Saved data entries
* * * * * * *

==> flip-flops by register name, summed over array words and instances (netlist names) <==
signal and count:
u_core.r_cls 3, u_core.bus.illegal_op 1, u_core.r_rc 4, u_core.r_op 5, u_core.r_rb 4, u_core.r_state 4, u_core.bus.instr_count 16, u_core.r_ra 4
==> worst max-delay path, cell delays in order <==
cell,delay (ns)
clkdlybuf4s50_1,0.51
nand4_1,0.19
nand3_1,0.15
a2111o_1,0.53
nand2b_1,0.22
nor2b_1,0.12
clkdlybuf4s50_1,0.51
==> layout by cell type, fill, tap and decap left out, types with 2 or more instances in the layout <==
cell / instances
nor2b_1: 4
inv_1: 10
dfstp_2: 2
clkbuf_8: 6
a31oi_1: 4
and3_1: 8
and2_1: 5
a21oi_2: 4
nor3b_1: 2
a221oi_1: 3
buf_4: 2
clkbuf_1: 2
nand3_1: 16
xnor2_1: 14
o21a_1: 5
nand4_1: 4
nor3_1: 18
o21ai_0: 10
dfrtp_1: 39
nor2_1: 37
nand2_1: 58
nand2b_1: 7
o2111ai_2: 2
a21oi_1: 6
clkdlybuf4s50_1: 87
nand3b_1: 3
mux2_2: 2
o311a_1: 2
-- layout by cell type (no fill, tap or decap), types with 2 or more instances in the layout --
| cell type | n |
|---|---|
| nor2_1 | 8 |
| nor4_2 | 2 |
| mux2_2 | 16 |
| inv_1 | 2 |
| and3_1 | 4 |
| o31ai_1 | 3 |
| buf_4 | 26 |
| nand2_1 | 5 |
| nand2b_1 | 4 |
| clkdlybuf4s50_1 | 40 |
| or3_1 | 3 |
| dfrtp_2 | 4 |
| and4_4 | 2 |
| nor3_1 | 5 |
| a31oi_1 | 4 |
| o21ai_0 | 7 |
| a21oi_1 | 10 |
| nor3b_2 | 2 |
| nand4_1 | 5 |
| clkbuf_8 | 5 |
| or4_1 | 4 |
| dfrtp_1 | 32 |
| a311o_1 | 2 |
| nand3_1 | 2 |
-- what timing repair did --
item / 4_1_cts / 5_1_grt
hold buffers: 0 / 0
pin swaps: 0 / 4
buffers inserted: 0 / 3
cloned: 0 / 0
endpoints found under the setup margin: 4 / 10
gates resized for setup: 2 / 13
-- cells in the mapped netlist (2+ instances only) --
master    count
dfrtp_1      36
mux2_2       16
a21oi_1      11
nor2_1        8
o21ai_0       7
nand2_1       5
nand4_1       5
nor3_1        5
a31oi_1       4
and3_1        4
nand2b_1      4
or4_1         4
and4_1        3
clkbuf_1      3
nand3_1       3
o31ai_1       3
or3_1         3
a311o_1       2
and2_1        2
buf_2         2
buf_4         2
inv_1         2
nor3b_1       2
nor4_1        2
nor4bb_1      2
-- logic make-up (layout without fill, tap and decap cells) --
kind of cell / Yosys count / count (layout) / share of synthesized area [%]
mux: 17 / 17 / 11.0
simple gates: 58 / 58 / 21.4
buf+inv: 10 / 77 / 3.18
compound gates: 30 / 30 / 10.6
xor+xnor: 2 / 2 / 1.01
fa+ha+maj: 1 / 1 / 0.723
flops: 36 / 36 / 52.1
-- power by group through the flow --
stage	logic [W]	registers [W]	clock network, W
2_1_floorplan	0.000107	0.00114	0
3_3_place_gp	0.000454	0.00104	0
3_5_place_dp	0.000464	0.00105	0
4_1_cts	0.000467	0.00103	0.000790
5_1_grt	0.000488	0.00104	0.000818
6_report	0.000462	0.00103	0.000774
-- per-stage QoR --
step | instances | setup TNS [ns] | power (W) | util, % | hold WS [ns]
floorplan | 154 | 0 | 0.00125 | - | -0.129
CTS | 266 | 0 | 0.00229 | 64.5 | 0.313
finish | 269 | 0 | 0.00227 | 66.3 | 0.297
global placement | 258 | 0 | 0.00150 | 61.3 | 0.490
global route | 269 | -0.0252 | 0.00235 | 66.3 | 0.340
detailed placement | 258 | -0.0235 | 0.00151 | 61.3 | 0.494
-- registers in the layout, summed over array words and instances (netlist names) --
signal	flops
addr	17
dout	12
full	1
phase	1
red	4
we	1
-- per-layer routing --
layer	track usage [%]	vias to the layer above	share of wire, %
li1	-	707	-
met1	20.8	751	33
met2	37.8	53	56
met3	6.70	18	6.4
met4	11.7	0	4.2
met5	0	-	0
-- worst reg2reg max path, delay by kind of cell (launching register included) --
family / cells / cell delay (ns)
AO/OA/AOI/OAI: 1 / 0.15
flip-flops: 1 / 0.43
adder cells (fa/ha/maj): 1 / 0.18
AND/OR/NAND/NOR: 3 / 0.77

* * * * * * *

**PROBLEM STATEMENT**: Print each entry above word for word, leaving none out.

**SOLUTION TO THE PROBLEM**:
==> flip-flops by register name, summed over array words and instances (netlist names) <==
signal and count:
u_core.r_cls 3, u_core.bus.illegal_op 1, u_core.r_rc 4, u_core.r_op 5, u_core.r_rb 4, u_core.r_state 4, u_core.bus.instr_count 16, u_core.r_ra 4
==> worst max-delay path, cell delays in order <==
cell,delay (ns)
clkdlybuf4s50_1,0.51
nand4_1,0.19
nand3_1,0.15
a2111o_1,0.53
nand2b_1,0.22
nor2b_1,0.12
clkdlybuf4s50_1,0.51
==> layout by cell type, fill, tap and decap left out, types with 2 or more instances in the layout <==
cell / instances
nor2b_1: 4
inv_1: 10
dfstp_2: 2
clkbuf_8: 6
a31oi_1: 4
and3_1: 8
and2_1: 5
a21oi_2: 4
nor3b_1: 2
a221oi_1: 3
buf_4: 2
clkbuf_1: 2
nand3_1: 16
xnor2_1: 14
o21a_1: 5
nand4_1: 4
nor3_1: 18
o21ai_0: 10
dfrtp_1: 39
nor2_1: 37
nand2_1: 58
nand2b_1: 7
o2111ai_2: 2
a21oi_1: 6
clkdlybuf4s50_1: 87
nand3b_1: 3
mux2_2: 2
o311a_1: 2
-- layout by cell type (no fill, tap or decap), types with 2 or more instances in the layout --
| cell type | n |
|---|---|
| nor2_1 | 8 |
| nor4_2 | 2 |
| mux2_2 | 16 |
| inv_1 | 2 |
| and3_1 | 4 |
| o31ai_1 | 3 |
| buf_4 | 26 |
| nand2_1 | 5 |
| nand2b_1 | 4 |
| clkdlybuf4s50_1 | 40 |
| or3_1 | 3 |
| dfrtp_2 | 4 |
| and4_4 | 2 |
| nor3_1 | 5 |
| a31oi_1 | 4 |
| o21ai_0 | 7 |
| a21oi_1 | 10 |
| nor3b_2 | 2 |
| nand4_1 | 5 |
| clkbuf_8 | 5 |
| or4_1 | 4 |
| dfrtp_1 | 32 |
| a311o_1 | 2 |
| nand3_1 | 2 |
-- what timing repair did --
item / 4_1_cts / 5_1_grt
hold buffers: 0 / 0
pin swaps: 0 / 4
buffers inserted: 0 / 3
cloned: 0 / 0
endpoints found under the setup margin: 4 / 10
gates resized for setup: 2 / 13
-- cells in the mapped netlist (2+ instances only) --
master    count
dfrtp_1      36
mux2_2       16
a21oi_1      11
nor2_1        8
o21ai_0       7
nand2_1       5
nand4_1       5
nor3_1        5
a31oi_1       4
and3_1        4
nand2b_1      4
or4_1         4
and4_1        3
clkbuf_1      3
nand3_1       3
o31ai_1       3
or3_1         3
a311o_1       2
and2_1        2
buf_2         2
buf_4         2
inv_1         2
nor3b_1       2
nor4_1        2
nor4bb_1      2
-- logic make-up (layout without fill, tap and decap cells) --
kind of cell / Yosys count / count (layout) / share of synthesized area [%]
mux: 17 / 17 / 11.0
simple gates: 58 / 58 / 21.4
buf+inv: 10 / 77 / 3.18
compound gates: 30 / 30 / 10.6
xor+xnor: 2 / 2 / 1.01
fa+ha+maj: 1 / 1 / 0.723
flops: 36 / 36 / 52.1
-- power by group through the flow --
stage	logic [W]	registers [W]	clock network, W
2_1_floorplan	0.000107	0.00114	0
3_3_place_gp	0.000454	0.00104	0
3_5_place_dp	0.000464	0.00105	0
4_1_cts	0.000467	0.00103	0.000790
5_1_grt	0.000488	0.00104	0.000818
6_report	0.000462	0.00103	0.000774
-- per-stage QoR --
step | instances | setup TNS [ns] | power (W) | util, % | hold WS [ns]
floorplan | 154 | 0 | 0.00125 | - | -0.129
CTS | 266 | 0 | 0.00229 | 64.5 | 0.313
finish | 269 | 0 | 0.00227 | 66.3 | 0.297
global placement | 258 | 0 | 0.00150 | 61.3 | 0.490
global route | 269 | -0.0252 | 0.00235 | 66.3 | 0.340
detailed placement | 258 | -0.0235 | 0.00151 | 61.3 | 0.494
-- registers in the layout, summed over array words and instances (netlist names) --
signal	flops
addr	17
dout	12
full	1
phase	1
red	4
we	1
-- per-layer routing --
layer	track usage [%]	vias to the layer above	share of wire, %
li1	-	707	-
met1	20.8	751	33
met2	37.8	53	56
met3	6.70	18	6.4
met4	11.7	0	4.2
met5	0	-	0
-- worst reg2reg max path, delay by kind of cell (launching register included) --
family / cells / cell delay (ns)
AO/OA/AOI/OAI: 1 / 0.15
flip-flops: 1 / 0.43
adder cells (fa/ha/maj): 1 / 0.18
AND/OR/NAND/NOR: 3 / 0.77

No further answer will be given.